In the listing below, start your output at the line with "µm (was 21.25" and end it after the line with "Final setup violating", copying every line exactly.
#### Supplied information ####
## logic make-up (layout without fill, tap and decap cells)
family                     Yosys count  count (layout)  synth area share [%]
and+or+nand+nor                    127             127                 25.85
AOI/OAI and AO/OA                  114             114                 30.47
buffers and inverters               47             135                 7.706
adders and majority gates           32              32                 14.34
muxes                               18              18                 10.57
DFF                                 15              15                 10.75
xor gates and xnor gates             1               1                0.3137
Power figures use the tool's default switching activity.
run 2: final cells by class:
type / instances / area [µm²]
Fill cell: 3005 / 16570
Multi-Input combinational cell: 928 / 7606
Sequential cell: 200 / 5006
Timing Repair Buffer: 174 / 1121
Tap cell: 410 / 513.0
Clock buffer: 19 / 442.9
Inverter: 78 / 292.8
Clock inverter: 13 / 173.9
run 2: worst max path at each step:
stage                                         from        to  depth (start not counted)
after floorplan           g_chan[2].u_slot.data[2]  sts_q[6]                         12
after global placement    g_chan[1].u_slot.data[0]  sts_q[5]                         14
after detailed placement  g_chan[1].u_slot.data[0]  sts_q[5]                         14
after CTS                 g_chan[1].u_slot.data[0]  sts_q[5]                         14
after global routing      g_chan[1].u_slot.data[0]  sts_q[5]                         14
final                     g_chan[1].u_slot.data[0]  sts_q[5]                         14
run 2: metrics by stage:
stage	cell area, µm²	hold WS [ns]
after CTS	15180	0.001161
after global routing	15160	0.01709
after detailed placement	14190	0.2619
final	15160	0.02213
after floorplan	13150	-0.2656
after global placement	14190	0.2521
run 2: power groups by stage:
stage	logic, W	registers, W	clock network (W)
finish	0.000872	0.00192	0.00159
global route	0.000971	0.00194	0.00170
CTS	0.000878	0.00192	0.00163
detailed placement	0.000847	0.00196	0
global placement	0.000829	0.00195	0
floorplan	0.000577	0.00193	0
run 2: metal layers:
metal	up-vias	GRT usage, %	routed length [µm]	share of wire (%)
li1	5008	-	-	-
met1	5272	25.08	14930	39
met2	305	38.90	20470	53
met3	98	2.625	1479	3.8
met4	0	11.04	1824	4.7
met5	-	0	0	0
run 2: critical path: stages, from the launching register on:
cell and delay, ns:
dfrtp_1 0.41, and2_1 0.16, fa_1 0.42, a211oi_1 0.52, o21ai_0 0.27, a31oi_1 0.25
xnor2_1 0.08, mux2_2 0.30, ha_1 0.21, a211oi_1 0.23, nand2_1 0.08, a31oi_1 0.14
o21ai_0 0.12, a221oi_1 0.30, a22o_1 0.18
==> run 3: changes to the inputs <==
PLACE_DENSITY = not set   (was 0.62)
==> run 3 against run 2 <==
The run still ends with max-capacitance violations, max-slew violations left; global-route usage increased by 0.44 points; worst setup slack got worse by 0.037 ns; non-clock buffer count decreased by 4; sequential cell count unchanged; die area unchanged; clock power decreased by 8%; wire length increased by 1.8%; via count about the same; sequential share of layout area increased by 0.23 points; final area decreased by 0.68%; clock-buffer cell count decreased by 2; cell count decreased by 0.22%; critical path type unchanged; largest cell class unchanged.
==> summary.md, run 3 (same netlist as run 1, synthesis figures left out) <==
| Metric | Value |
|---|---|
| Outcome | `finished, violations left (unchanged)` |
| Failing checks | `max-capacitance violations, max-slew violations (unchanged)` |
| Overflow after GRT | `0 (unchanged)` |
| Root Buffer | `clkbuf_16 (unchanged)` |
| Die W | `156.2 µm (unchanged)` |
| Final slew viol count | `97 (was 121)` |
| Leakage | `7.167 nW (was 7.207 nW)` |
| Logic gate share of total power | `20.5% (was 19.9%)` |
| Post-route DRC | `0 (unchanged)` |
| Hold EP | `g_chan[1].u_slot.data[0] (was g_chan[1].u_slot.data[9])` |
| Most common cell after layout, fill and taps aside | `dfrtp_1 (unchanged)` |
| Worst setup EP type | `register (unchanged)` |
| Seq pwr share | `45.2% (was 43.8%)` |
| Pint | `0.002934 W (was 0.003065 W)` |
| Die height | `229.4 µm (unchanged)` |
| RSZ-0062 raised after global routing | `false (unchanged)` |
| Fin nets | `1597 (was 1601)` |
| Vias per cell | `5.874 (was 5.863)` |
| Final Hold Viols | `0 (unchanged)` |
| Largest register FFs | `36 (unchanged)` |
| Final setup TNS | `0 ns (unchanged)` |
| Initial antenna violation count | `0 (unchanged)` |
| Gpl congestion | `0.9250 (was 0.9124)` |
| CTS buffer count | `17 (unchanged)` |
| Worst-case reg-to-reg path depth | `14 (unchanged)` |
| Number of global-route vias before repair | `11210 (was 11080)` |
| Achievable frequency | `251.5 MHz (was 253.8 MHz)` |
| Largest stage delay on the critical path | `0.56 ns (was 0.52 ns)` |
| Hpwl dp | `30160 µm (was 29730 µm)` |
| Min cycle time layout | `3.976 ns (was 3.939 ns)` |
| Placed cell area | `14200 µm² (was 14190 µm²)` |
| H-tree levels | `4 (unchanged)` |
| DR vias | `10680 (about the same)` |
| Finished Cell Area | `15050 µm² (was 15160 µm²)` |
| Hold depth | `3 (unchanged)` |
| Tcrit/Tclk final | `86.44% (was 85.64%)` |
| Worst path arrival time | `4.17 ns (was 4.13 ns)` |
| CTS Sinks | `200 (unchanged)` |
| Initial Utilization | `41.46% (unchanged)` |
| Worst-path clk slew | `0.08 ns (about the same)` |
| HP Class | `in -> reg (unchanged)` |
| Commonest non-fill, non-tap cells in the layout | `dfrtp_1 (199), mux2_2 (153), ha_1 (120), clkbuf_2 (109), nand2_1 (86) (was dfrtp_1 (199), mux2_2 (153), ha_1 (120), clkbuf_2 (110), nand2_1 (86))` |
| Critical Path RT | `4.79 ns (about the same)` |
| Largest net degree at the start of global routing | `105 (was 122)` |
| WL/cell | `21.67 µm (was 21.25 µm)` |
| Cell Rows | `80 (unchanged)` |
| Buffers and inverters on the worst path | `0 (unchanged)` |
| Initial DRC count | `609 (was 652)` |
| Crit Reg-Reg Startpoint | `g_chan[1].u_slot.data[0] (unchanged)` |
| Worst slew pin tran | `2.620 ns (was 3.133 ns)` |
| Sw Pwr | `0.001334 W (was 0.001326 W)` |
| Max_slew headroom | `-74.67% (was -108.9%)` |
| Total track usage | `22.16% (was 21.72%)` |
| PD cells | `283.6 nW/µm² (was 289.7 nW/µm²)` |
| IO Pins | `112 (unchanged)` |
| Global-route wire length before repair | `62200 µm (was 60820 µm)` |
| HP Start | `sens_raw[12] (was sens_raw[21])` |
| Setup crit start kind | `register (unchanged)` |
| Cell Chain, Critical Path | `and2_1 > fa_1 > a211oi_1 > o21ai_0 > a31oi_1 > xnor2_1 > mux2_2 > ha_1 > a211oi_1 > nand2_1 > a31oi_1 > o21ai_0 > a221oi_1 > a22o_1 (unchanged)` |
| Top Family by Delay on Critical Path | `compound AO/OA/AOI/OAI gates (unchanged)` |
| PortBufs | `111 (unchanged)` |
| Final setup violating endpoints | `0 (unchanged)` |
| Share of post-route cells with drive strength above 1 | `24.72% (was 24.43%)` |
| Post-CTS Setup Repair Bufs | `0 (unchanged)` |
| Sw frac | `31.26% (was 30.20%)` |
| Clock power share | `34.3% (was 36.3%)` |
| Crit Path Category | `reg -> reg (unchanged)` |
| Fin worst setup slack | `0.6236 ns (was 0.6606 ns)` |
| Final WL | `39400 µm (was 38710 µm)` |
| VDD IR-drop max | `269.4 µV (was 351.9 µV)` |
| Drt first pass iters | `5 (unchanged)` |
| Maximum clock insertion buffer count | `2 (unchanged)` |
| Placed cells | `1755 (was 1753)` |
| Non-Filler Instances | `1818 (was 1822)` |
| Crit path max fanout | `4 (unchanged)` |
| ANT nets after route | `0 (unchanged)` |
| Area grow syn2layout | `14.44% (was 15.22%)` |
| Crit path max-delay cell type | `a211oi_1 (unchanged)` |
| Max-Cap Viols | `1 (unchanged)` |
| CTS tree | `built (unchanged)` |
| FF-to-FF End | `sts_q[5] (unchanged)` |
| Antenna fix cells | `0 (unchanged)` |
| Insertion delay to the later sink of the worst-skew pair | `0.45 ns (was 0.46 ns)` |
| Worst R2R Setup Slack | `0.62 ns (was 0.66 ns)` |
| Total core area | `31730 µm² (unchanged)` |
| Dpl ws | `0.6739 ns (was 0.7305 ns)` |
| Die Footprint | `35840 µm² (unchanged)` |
[src/rtl/dbw_pkg.sv]
package dbw_pkg;
    typedef enum logic {
        PH_TRACK = 1'b0,
        PH_HOLD  = 1'b1
    } phase_e;

    localparam int unsigned THR_NARROW  = 8;
    localparam int unsigned THR_WIDE    = 16;
    localparam int unsigned REF_HIGH_MV = 500;
    localparam int unsigned REF_LOW_MV  = 300;
endpackage

[src/rtl/dbw_lpf_step.sv]
module dbw_lpf_step #(
    parameter int DW   = 12,
    parameter int FRAC = 6,
    parameter int K    = 2
) (
    input  logic signed [DW+FRAC-1:0] state_i,
    input  logic signed [DW-1:0]      x_i,
    input  logic                      bypass_i,
    output logic signed [DW+FRAC-1:0] state_o,
    output logic signed [DW-1:0]      val_o
);
    localparam int SW = DW + FRAC;

    logic signed [SW-1:0] x_fp;
    logic signed [SW:0]   diff;
    logic signed [SW:0]   step;
    logic signed [SW:0]   sum;
    logic                 unused_msb;

    always_comb begin
        x_fp    = {x_i, {FRAC{1'b0}}};
        diff    = {x_fp[SW-1], x_fp} - {state_i[SW-1], state_i};
        step    = diff >>> K;
        // result lies between old state and sample, so SW bits suffice
        sum     = {state_i[SW-1], state_i} + step;
        state_o = bypass_i ? x_fp : sum[SW-1:0];
        val_o   = state_o[SW-1:FRAC];
    end

    assign unused_msb = sum[SW];
endmodule

[src/rtl/dbw_pick.sv]
module dbw_pick #(
    parameter int DW = 12
) (
    input  logic signed [DW-1:0] fast_i,
    input  logic signed [DW-1:0] slow_i,
    input  logic                 thr_sel_i,
    output logic signed [DW-1:0] pick_o
);
    import dbw_pkg::*;

    logic signed [DW:0] gap;
    logic        [DW:0] mag;
    logic        [DW:0] thr;

    always_comb begin
        gap    = {fast_i[DW-1], fast_i} - {slow_i[DW-1], slow_i};
        mag    = gap[DW] ? -gap : gap;
        thr    = thr_sel_i ? (DW+1)'(THR_WIDE) : (DW+1)'(THR_NARROW);
        pick_o = (mag > thr) ? fast_i : slow_i;
    end
endmodule

[src/rtl/dbw_track_filter.sv]
module dbw_track_filter #(
    parameter int DW         = 12,
    parameter int FRAC       = 6,
    parameter int K_FAST     = 2,
    parameter int K_SLOW     = 5,
    parameter int INIT_W     = 8,
    parameter int INIT_SHIFT = 2,
    parameter int REF_W      = 9
) (
    input  logic                 clk,
    input  logic                 rst_n,
    input  logic                 sample_vld_i,
    input  logic signed [DW-1:0] sample_i,
    input  logic                 cmp_i,
    input  logic                 thr_sel_i,
    input  logic                 byp_fast_i,
    input  logic                 byp_slow_i,
    input  logic [INIT_W-1:0]    init_i,
    input  logic                 same_cyc_i,
    input  logic                 ref_sel_i,
    output logic signed [DW-1:0] y_o,
    output logic                 out_vld_o,
    output logic                 hold_o,
    output logic [REF_W-1:0]     cmp_ref_o
);
    import dbw_pkg::*;

    localparam int SW     = DW + FRAC;
    localparam int NF     = 2;
    localparam int PAD_W  = DW - INIT_W - INIT_SHIFT;

    typedef struct packed {
        logic signed [SW-1:0] st_fast;
        logic signed [SW-1:0] st_slow;
        logic signed [DW-1:0] y;
        logic                 vld;
        phase_e               ph;
    } reg_t;

    reg_t q, d;

    logic signed [DW-1:0] init_code;
    logic signed [SW-1:0] init_state;
    logic signed [SW-1:0] st_cur [NF];
    logic signed [SW-1:0] st_nxt [NF];
    logic signed [DW-1:0] val_nxt [NF];
    logic signed [DW-1:0] pick;
    logic                 accept;

    // values observed by the bound checker
    logic signed [DW-1:0] y_held;
    logic signed [DW-1:0] fast_now;
    logic signed [DW-1:0] slow_now;

    assign init_code  = {{PAD_W{1'b0}}, init_i, {INIT_SHIFT{1'b0}}};
    assign init_state = {init_code, {FRAC{1'b0}}};
    assign st_cur[0]  = q.st_fast;
    assign st_cur[1]  = q.st_slow;

    for (genvar i = 0; i < NF; i++) begin : g_lpf
        localparam int KI = (i == 0) ? K_FAST : K_SLOW;
        dbw_lpf_step #(.DW(DW), .FRAC(FRAC), .K(KI)) u_step (
            .state_i  (st_cur[i]),
            .x_i      (sample_i),
            .bypass_i ((i == 0) ? byp_fast_i : byp_slow_i),
            .state_o  (st_nxt[i]),
            .val_o    (val_nxt[i])
        );
    end

    dbw_pick #(.DW(DW)) u_pick (
        .fast_i    (val_nxt[0]),
        .slow_i    (val_nxt[1]),
        .thr_sel_i (thr_sel_i),
        .pick_o    (pick)
    );

    always_comb begin
        accept = rst_n && sample_vld_i && !cmp_i;
        d      = q;
        d.ph   = cmp_i ? PH_HOLD : PH_TRACK;
        d.vld  = accept;
        if (accept) begin
            d.st_fast = st_nxt[0];
            d.st_slow = st_nxt[1];
            d.y       = pick;
        end
        if (!rst_n) begin
            d.st_fast = init_state;
            d.st_slow = init_state;
            d.y       = init_code;
            d.vld     = 1'b0;
            d.ph      = PH_TRACK;
        end
    end

    always_ff @(posedge clk) begin
        q <= d;
    end

    assign y_o       = (same_cyc_i && accept) ? pick : q.y;
    assign out_vld_o = same_cyc_i ? accept : q.vld;
    assign hold_o    = (q.ph == PH_HOLD);
    assign cmp_ref_o = ref_sel_i ? REF_W'(REF_LOW_MV) : REF_W'(REF_HIGH_MV);

    assign y_held   = q.y;
    assign fast_now = q.st_fast[SW-1:FRAC];
    assign slow_now = q.st_slow[SW-1:FRAC];
endmodule

[config.mk]
export PLATFORM = sky130hd
export DESIGN_NAME = dbw_track_filter
export DESIGN_NICKNAME = d
export VERILOG_FILES = /design/src/rtl/dbw_pkg.sv /design/src/rtl/dbw_lpf_step.sv /design/src/rtl/dbw_pick.sv /design/src/rtl/dbw_track_filter.sv
export SDC_FILE = /design/constraint.sdc
export NUM_CORES = 1
export LEC_CHECK = 0
export ABC_CLOCK_PERIOD_IN_PS = 24000
export CORE_MARGIN = 2
export CORE_UTILIZATION = 30
export CTS_CLUSTER_SIZE = 12
export DETAILED_ROUTE_END_ITERATION = 10
export PLACE_DENSITY_LB_ADDON = 0.05
export SLEW_MARGIN = 0
export SYNTH_ARGS = -nofsm -noshare
export SYNTH_HDL_FRONTEND = slang
export SYNTH_SLANG_ARGS = --single-unit
export TNS_END_PERCENT = 1
[constraint.sdc]
create_clock -name clk -period 24 [get_ports clk]
set_input_delay 2.4 -clock clk [delete_from_list [all_inputs] [get_ports clk]]
set_output_delay 2.4 -clock clk [all_outputs]
set_load 0.02 [all_outputs]
==> flow_summary.ini <==
[worst_setup_path]
worstPathMaxFanout = 19
slowest_stage = o41ai_1
endpoint_kind = primary output
cpMostUsedCell = a21oi_1
crit_arrival_ns = 11.91
crit_path_start_kind = primary input
critPathKind = primary input to primary output
cpPeakStageDelay_ns = 1.12
cp.required_ns = 21.60

[synth]
ys_seq_area_share_pct = 17.8
ys_types = 111
synth-xor-area-share_pct = 7.52
synthMuxAreaShare_pct = 2.10
synth_top_area_share_pct = 12.4
yosysWarnings = 0
synth-seq-cells = 50
syn_inst = 856
synth_top_family_by_area = compound AO/OA/AOI/OAI gates
synthTopCellsByArea = ha_1 12%, edfxtp_1 10%, dfxtp_1 7.5%, xnor2_1 4.9%, nor2_1 3.9%
synth-edff-count = 24
synth_area_per_cell_um2 = 8.14
synth-main-ff-cell = dfxtp_1
synth_compound_area_share_pct = 30.0
async_flop_share_pct = 0
yosysTopAreaCell = ha_1
synthAdderAreaFrac_pct = 13.9
synthSimpleGateAreaFrac_pct = 22.1
syn_area_um2 = 6970

[status]
outcome = finished clean

[clocking]
clk_pin_slew_ns = 0.08
ctsLongestPathBuffers = 2
cts_max_level = 2
clkLatencyLatePin_ns = 0.31
cts_hold_repair.buffers = 0
cts_tree = built
root_buffer = clkbuf_16
cts_buffers = 5
cts_setup_buffers = 0
clock-sinks = 50
post_cts_resize_count = 0

[sta]
post-route-period-util_pct = 59.6
rsz0062_at_grt = false
tns_ns = 0
slew_violations = 0
clock_skew_ns = 0.0175
relSlewSlack_pct = 13.3
period_minus_slack_ns = 14.31
hold_viol = 0
fmax_mhz = 69.9
worstMarginPinSlew_ns = 1.28
finalSetupViolCount = 0

[global_routing]
antenna_found_initial = 1
grtUsageTotal_pct = 18.3
grt_pass1_wl_mm = 35.3
use_met2_pct = 30.0
first_global_vias = 6523
grt-busiest-layer = met2
grt-ovfl-total = 0
grtUsageMet1_pct = 25.5
use_met3_pct = 1.91
grt_max_degree = 48

[drt]
viasPerCell = 5.60
drt_first_pass_iters = 5
ant_nets = 0
vias = 6531
routed_wl_mm = 22.0
drc = 0
drt_iter0_markers = 306
wl_per_cell_um = 18.9

[floorplan]
die_h_um = 156
initial_core_util_pct = 30.7
ioPinCount = 52
dieArea_um2 = 24500
core_area_um2 = 22700
rows = 55
die-width_um = 156

[finish]
fill_cells = 2389
drive_gt1_share_pct = 8.63
num_antenna_cells = 0
seq_area_um2 = 1240
stdcell_count = 1166
fin_area_um2 = 7760
multi_input_area_um2 = 5280
area_growth_pct = 11.4
nets = 981

[placement]
placed_cell_area_um2 = 7600
port-buffer-count = 46
dpl.cell_count = 1158
routabilityCongestion = 0.828
place_hpwl_mm = 17.6

[hold_path]
hp-class = flop to flop

[flow_run]
cap_violations = 0

[power]
ir_drop_uv = 59.1
p_leak_nw = 3.15
powerDensity_nw_per_um2 = 97.4
File: src/rtl/rdptr_pkg.sv
package rdptr_pkg;

    typedef enum logic [2:0] {
        PS_IDLE,
        PS_TARGET,
        PS_WHI,
        PS_WLO,
        PS_ADDRSET,
        PS_READ,
        PS_DRAIN
    } ptr_state_e;

    typedef enum logic [2:0] {
        EV_NONE,
        EV_START,
        EV_STOP,
        EV_BYTE,
        EV_ACK,
        EV_NACK
    } bus_ev_e;

    typedef struct packed {
        logic start;
        logic stop;
        logic byte_v;
        logic ack;
        logic nack;
    } bus_ev_t;

    // One event per cycle is expected; if several come together, start wins.
    function automatic bus_ev_e pick_event(input bus_ev_t e);
        if (e.start)       return EV_START;
        else if (e.stop)   return EV_STOP;
        else if (e.byte_v) return EV_BYTE;
        else if (e.ack)    return EV_ACK;
        else if (e.nack)   return EV_NACK;
        else               return EV_NONE;
    endfunction

    function automatic logic id_match(input logic [7:0] b, input logic [6:0] id);
        return b[7:1] == id;
    endfunction

endpackage

File: src/rtl/rdptr_counter.sv
module rdptr_counter #(
    parameter int ADDR_W = 11
) (
    input  logic              clk,
    input  logic              rst,
    input  logic              load,
    input  logic [ADDR_W-1:0] load_val,
    input  logic              incr,
    output logic [ADDR_W-1:0] q
);
    localparam logic [ADDR_W-1:0] ONE = ADDR_W'(1);

    // Natural modulo-2^ADDR_W wrap: top address steps to zero.
    always_ff @(posedge clk) begin
        if (rst)       q <= '0;
        else if (load) q <= load_val;
        else if (incr) q <= q + ONE;
    end
endmodule

File: src/rtl/rdptr_ctrl.sv
module rdptr_ctrl
    import rdptr_pkg::*;
#(
    parameter int         ADDR_W = 11,
    parameter logic [6:0] DEV_ID = 7'h6F
) (
    input  logic              clk,
    input  logic              rst,
    input  bus_ev_e           ev,
    input  logic [7:0]        data,
    output logic              load,
    output logic [ADDR_W-1:0] load_val,
    output logic              incr,
    output logic              fire,
    output logic              idle
);
    localparam int HI_W = ADDR_W - 8;

    ptr_state_e          state_q, state_d;
    logic [HI_W-1:0]     hi_q, hi_d;

    always_comb begin
        state_d  = state_q;
        hi_d     = hi_q;
        load     = 1'b0;
        load_val = {hi_q, data};
        incr     = 1'b0;
        fire     = 1'b0;
        unique case (ev)
            EV_START: state_d = PS_TARGET;
            EV_STOP:  state_d = PS_IDLE;
            EV_BYTE: begin
                case (state_q)
                    PS_TARGET: begin
                        if (!id_match(data, DEV_ID)) begin
                            state_d = PS_IDLE;
                        end else if (data[0]) begin
                            state_d = PS_READ;
                            fire    = 1'b1;
                        end else begin
                            state_d = PS_WHI;
                        end
                    end
                    PS_WHI: begin
                        hi_d    = data[HI_W-1:0];
                        state_d = PS_WLO;
                    end
                    PS_WLO: begin
                        load    = 1'b1;
                        state_d = PS_ADDRSET;
                    end
                    default: ;
                endcase
            end
            EV_ACK: begin
                if (state_q == PS_READ) begin
                    incr = 1'b1;
                    fire = 1'b1;
                end
            end
            EV_NACK: begin
                if (state_q == PS_READ) begin
                    incr    = 1'b1;
                    state_d = PS_DRAIN;
                end
            end
            default: ;
        endcase
    end

    always_ff @(posedge clk) begin
        if (rst) begin
            state_q <= PS_IDLE;
            hi_q    <= '0;
        end else begin
            state_q <= state_d;
            hi_q    <= hi_d;
        end
    end

    assign idle = (state_q == PS_IDLE);
endmodule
####
● **Your solution**
| WL/cell | `21.67 µm (was 21.25 µm)` |
| Cell Rows | `80 (unchanged)` |
| Buffers and inverters on the worst path | `0 (unchanged)` |
| Initial DRC count | `609 (was 652)` |
| Crit Reg-Reg Startpoint | `g_chan[1].u_slot.data[0] (unchanged)` |
| Worst slew pin tran | `2.620 ns (was 3.133 ns)` |
| Sw Pwr | `0.001334 W (was 0.001326 W)` |
| Max_slew headroom | `-74.67% (was -108.9%)` |
| Total track usage | `22.16% (was 21.72%)` |
| PD cells | `283.6 nW/µm² (was 289.7 nW/µm²)` |
| IO Pins | `112 (unchanged)` |
| Global-route wire length before repair | `62200 µm (was 60820 µm)` |
| HP Start | `sens_raw[12] (was sens_raw[21])` |
| Setup crit start kind | `register (unchanged)` |
| Cell Chain, Critical Path | `and2_1 > fa_1 > a211oi_1 > o21ai_0 > a31oi_1 > xnor2_1 > mux2_2 > ha_1 > a211oi_1 > nand2_1 > a31oi_1 > o21ai_0 > a221oi_1 > a22o_1 (unchanged)` |
| Top Family by Delay on Critical Path | `compound AO/OA/AOI/OAI gates (unchanged)` |
| PortBufs | `111 (unchanged)` |
| Final setup violating endpoints | `0 (unchanged)` |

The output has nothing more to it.